Balancing topology structure and node attribute in evolutionary multi-objective community detection for attributed networks

Abstract The task of community detection in attributed networks is to find a good community partition in terms of both topology structure and node attribute. Despite that a number of algorithms have been suggested for community detection in attributed networks, most of them suffer from considerable performance deterioration when the community structure is not clear or the attributes of nodes in one community are not homogeneous. In this paper, we suggest a dual-population-based multi-objective evolutionary algorithm, called DP-MOEA, for balancing topology structure and node attribute in community detection of attributed networks. In DP-MOEA, one population takes charge of community detection according to the topology structure, whereas the other population is responsible for community detection based on the node attribute information.

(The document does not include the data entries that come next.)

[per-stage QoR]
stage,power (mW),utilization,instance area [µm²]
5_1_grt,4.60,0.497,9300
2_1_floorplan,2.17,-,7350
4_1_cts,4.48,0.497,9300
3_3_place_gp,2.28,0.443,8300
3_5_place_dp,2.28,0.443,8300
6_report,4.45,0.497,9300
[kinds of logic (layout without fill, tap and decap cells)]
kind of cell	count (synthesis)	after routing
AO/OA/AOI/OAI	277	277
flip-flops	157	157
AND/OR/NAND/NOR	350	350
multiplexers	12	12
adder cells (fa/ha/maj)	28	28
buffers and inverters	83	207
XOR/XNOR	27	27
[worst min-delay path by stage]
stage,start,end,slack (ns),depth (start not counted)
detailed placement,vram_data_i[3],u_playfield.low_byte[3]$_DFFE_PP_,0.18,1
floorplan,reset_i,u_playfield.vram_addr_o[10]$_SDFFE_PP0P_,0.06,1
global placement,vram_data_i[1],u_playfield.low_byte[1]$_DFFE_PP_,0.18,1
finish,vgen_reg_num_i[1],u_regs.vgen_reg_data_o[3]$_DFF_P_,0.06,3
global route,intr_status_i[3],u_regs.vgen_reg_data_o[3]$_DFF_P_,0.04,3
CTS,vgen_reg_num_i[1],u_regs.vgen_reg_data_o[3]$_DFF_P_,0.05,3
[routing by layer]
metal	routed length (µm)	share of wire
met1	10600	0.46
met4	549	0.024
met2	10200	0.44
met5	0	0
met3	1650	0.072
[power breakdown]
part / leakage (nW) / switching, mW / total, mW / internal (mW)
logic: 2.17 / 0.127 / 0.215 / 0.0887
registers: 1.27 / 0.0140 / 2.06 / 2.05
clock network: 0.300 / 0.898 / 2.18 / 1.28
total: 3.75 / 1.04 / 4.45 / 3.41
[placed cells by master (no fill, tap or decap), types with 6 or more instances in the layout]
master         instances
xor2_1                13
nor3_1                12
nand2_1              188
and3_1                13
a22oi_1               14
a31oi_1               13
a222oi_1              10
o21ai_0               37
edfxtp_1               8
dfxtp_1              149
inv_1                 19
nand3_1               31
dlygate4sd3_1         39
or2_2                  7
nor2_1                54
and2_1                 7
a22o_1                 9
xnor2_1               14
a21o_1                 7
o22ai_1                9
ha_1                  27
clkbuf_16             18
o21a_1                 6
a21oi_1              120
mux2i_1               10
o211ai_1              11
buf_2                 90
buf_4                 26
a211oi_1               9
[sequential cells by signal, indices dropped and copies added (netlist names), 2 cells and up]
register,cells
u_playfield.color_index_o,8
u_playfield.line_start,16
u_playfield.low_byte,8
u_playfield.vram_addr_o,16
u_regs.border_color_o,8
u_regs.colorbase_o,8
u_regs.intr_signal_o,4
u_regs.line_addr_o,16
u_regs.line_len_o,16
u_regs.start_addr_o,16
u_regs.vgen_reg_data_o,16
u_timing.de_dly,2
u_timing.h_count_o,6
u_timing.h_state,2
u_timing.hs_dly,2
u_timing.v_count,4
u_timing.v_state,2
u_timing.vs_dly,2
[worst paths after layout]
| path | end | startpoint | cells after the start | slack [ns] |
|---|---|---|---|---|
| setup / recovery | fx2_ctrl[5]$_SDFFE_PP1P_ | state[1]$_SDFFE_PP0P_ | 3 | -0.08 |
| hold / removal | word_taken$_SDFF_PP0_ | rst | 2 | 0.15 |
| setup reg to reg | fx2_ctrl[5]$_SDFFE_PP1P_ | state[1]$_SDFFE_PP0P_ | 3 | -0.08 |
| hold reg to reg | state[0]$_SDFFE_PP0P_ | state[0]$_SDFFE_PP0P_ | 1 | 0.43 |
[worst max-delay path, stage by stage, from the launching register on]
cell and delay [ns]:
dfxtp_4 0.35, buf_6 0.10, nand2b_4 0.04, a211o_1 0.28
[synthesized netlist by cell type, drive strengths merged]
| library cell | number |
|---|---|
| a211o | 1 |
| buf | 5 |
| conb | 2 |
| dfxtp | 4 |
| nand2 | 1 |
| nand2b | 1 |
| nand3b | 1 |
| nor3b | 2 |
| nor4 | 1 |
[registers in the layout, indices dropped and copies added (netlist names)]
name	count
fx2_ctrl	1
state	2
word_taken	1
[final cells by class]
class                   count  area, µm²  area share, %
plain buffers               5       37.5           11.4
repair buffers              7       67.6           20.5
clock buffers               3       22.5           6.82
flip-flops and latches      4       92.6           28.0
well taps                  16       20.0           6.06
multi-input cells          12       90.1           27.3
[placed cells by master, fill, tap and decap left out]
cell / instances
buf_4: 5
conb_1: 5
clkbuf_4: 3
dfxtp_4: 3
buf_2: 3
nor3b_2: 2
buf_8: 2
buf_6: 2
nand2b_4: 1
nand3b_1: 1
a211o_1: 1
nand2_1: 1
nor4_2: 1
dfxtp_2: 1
==> config.mk <==
export PLATFORM = sky130hd
export DESIGN_NAME = adc_derandomizer
export DESIGN_NICKNAME = d
export VERILOG_FILES = /design/src/merc_pkg.sv /design/src/adc_derandomizer.sv
export SDC_FILE = /design/constraint.sdc
export NUM_CORES = 1
export LEC_CHECK = 0
export BUFFER_PORTS_ARGS = -buffer_cell sky130_fd_sc_hd__buf_2
export CORE_AREA = 2 2 39 41
export DETAILED_ROUTE_END_ITERATION = 6
export DIE_AREA = 0 0 41 43
export PLACE_DENSITY = 0.76
export SYNTH_ARGS = -nofsm -noshare
export SYNTH_HDL_FRONTEND = slang
export SYNTH_SLANG_ARGS = --single-unit
==> constraint.sdc <==
create_clock -name IFCLK -period 0.8 [get_ports IFCLK]
set_input_delay 0.16 -clock IFCLK [delete_from_list [all_inputs] [get_ports IFCLK]]
set_output_delay 0.16 -clock IFCLK [all_outputs]
set_load 0.005 [all_outputs]
==> src/merc_pkg.sv <==
// shared definitions for the LT2208 capture path
// buffer geometry, FX2 endpoint address, sample and FX2 control structs
`default_nettype none

package merc_pkg;

	// capture buffer geometry
	localparam int buf_aw    = 12;            // address bits of the sample RAM
	localparam int buf_depth = 1 << buf_aw;   // words per capture block, 4096

	// FX2 slave FIFO address lines, 2'b10 selects EP6
	localparam logic [1:0] ep6_fifo_adr = 2'd2;

	// one ADC sample, also one word on the FX2 data bus
	typedef logic [15:0] adc_word_t;

	// registered ADC word with its strobe
	typedef struct packed {
		adc_word_t data;    // derandomized sample
		logic      valid;   // sample strobe, delayed with data
	} adc_sample_t;

	// FX2 slave FIFO control pins, strobes all active low
	typedef struct packed {
		logic       slwr;      // write strobe
		logic       slrd;      // read strobe, unused here
		logic       sloe;      // FX2 output enable, unused here
		logic       pkend;     // packet end, held off
		logic [1:0] fifo_adr;  // endpoint select
	} fx2_ctrl_t;

	// idle pin state, write strobe released and EP6 selected
	localparam fx2_ctrl_t fx2_ctrl_idle = '{
		slwr:     1'b1,
		slrd:     1'b1,
		sloe:     1'b1,
		pkend:    1'b1,
		fifo_adr: ep6_fifo_adr
	};

endpackage

`default_nettype wire

==> src/adc_derandomizer.sv <==
// LT2208 input register
// registers the ADC word with its strobe and removes the output randomizer
`timescale 1ns/1ps
`default_nettype none

module adc_derandomizer import merc_pkg::*; (
	input  wire         IFCLK,
	input  wire         rst,
	input  wire  adc_word_t adc,        // raw ADC pins
	input  wire         adc_valid,      // sample strobe from the ADC side
	input  wire         rand_en,        // randomizer is on in the LT2208
	output adc_sample_t clean_sample
);

	adc_word_t plain_word;

	// the randomizer XORs bits 15..1 with bit 0, so the same rule undoes it
	always_comb begin
		if (rand_en && adc[0])
			plain_word = {~adc[15:1], adc[0]};
		else
			plain_word = adc;   // randomizer off or bit 0 clear
	end

	// strobe is control, cleared so nothing reaches the RAM before real data
	always_ff @(posedge IFCLK) begin
		if (rst)
			clean_sample.valid <= 1'b0;
		else
			clean_sample.valid <= adc_valid;
	end

	always_ff @(posedge IFCLK) begin
		clean_sample.data <= plain_word;   // payload, no reset
	end

endmodule

`default_nettype wire

==> flow_metrics.env, run 1 <==
export IMPL_final_hold_violation_count=0
export IMPL_cp_num_buf_inv=1
export IMPL_antenna_cells=0
export IMPL_die_width_um=41
export IMPL_setup_violations=17
export IMPL_crit_path_end_kind="output port"
export IMPL_gp_congestion=0.558
export IMPL_worst_hold_slack_ps=21.8
export IMPL_cp_arrival_ps=710
export IMPL_path_class="flip-flop to output port"
export IMPL_avgSynthCellArea_sq_um=14.4
export IMPL_ir_drop_mv=1.14
export IMPL_clk_path_buf_depth=2
export IMPL_violations="setup timing"
export IMPL_ios=37
export IMPL_fill_cells=126
export IMPL_grt_max_degree=16
export IMPL_nNetsFinal=95
export IMPL_wl_per_cell_um=9.17
export IMPL_start_util_pct=36.4
export IMPL_totalWireLength_um=825
export IMPL_port_buffer_count=36
export IMPL_setup_slack_ps=-65.1
export IMPL_syn_to_final_growth_pct=47.9
export IMPL_min_path_cells=1
export IMPL_layout_common_cells="buf_2, xnor2_1, dfxtp_1, dfxtp_2, buf_6"
export IMPL_cp_cell_sequence="buf_6"
export IMPL_required_ps=640
export IMPL_hold_path_class="primary input to flip-flop"
export IMPL_rows=14
export IMPL_synthCells=35
export IMPL_grt_total_usage_pct=9.42
export IMPL_firstDrtPassIters=1
export IMPL_vias=351
export IMPL_yosysSeqAreaShare_pct=67.5
export IMPL_ys_seq_elements=17
export IMPL_fmax_ghz=1.16
export IMPL_final_cell_count_no_fill=90
export IMPL_avgViaCountPerCell=3.90
export IMPL_cts_tree="done"
export IMPL_clkTransAtPathRegs_ps=90
export IMPL_p_leak_nw=0.355
export IMPL_coreArea_sq_mm=0.00138
export IMPL_grt_overflow=0
export IMPL_slew_headroom_pct=83.3
export IMPL_largest_register_ffs=17
export IMPL_dieArea_sq_mm=0.00176
export IMPL_setup_tns_ps=-914
export IMPL_min_to="clean_sample[1]$_DFF_P_"
export IMPL_die_y_um=43
export IMPL_regMostFlops="clean_sample"
export IMPL_htreeDepth=1
export IMPL_period_needed_ps=865
export IMPL_ctsHoldBuffers=0
export IMPL_drive_gt1_share_pct=59.5
export IMPL_critPathLaunchType="flip-flop"
export IMPL_cp_num_cells=1
export IMPL_cpLargestDelayFamily="flip-flops"
export IMPL_p_per_area_mw_per_mm2=2190
export IMPL_antenna_left=0
export IMPL_drc=0
export IMPL_synth_nets=55
export IMPL_grt_pass1_vias=305
export IMPL_cp_max_fo=1
export IMPL_timing_final_crit_share_pct=108
export IMPL_slowest_stage="dfxtp_2"
export IMPL_cts_sinks=17
export IMPL_cp_slowest_stage_delay_ps=330
export IMPL_top_regs="clean_sample (17)"
export IMPL_cts_buffers=3
export IMPL_rsz0062_at_grt="yes"
export IMPL_drt_iter0_markers=0
export IMPL_antenna_found_initial=0
export IMPL_final_common_cell="buf_2"
export IMPL_worst_pin_slew_ps=251
export IMPL_netlist_area_sq_um=504
export IMPL_yosysUniqueCellTypes=5
export IMPL_grt_pass1_wl_um=1120
export IMPL_outcome="finished, violations left"
export IMPL_slew_violations=0
export IMPL_cap_violations=0
export IMPL_cts_root_buffer_cell="clkbuf_4"
export IMPL_hp_start="adc[0]"
export IMPL_final_core_util_pct=53.9
export IMPL_placed_cells=86
export IMPL_yosysWarnings=0
export IMPL_preCtsSetupSlack_ps=70.1
==> cell type report <==
| class | count | area [sq um] | area share, % |
|---|---|---|---|
| repair buffers | 36 | 205 | 27.5 |
| well taps | 16 | 20.0 | 2.68 |
| flip-flops and latches | 17 | 345 | 46.3 |
| multi-input cells | 17 | 149 | 20.0 |
| clock buffers | 4 | 26.3 | 3.52 |
==> per-stage QoR <==
step                cell area [sq um]  power (mW)
global route                      746        1.74
detailed placement                689        1.20
floorplan                         504        1.07
global placement                  689        1.20
CTS                               716        1.63
finish                            746        1.64
==> what timing repair did <==
| item | CTS | global route |
|---|---|---|
| gates cloned | 0 | 0 |
| setup buffers | 0 | 0 |
| endpoints found under the hold margin | 0 | 0 |
| resized for setup | 0 | 8 |
| endpoints found under the setup margin | 17 | 17 |
==> per-layer routing <==
metal  share of wire (%)  GRT usage (%)  vias up
li1                    -              -      182
met1                  37           10.9      144
met2                  45           14.4       25
met3                  18           4.19        0
met4                   0           4.00        0
met5                   0              0        -
==> how the worst max path moves through the flow <==
stage,startpoint,endpoint
6_report,clean_sample[5]$_DFF_P_,clean_sample[5]
5_1_grt,clean_sample[10]$_DFF_P_,clean_sample[10]
4_1_cts,clean_sample[5]$_DFF_P_,clean_sample[5]
3_5_place_dp,adc[0],clean_sample[4]$_DFF_P_
3_3_place_gp,adc[0],clean_sample[4]$_DFF_P_
2_1_floorplan,rand_en,clean_sample[10]$_DFF_P_
==> report_power, final <==
group / total (mW) / switching [mW] / leakage (nW) / internal, mW
logic: 0.253 / 0.0925 / 0.197 / 0.160
clock network: 0.425 / 0.232 / 0.0150 / 0.193
registers: 0.957 / 0.0218 / 0.143 / 0.935
total: 1.64 / 0.347 / 0.355 / 1.29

The two populations evolve independently by different genetic operations and interact with each other at every certain number of generations to utilize the good individuals obtained in the other population. Moreover, a node attribute similarity-based local search strategy and a community merging strategy are designed in the procedure of population interaction to enable the generation of high-quality individuals. Experimental results on synthetic and real-world attributed networks demonstrate the superiority of the proposed DP-MOEA over eight state-of-art evolutionary algorithms for community detection in attributed networks, especially when the community structure is unclear or the node attributes in one community are not homogeneous.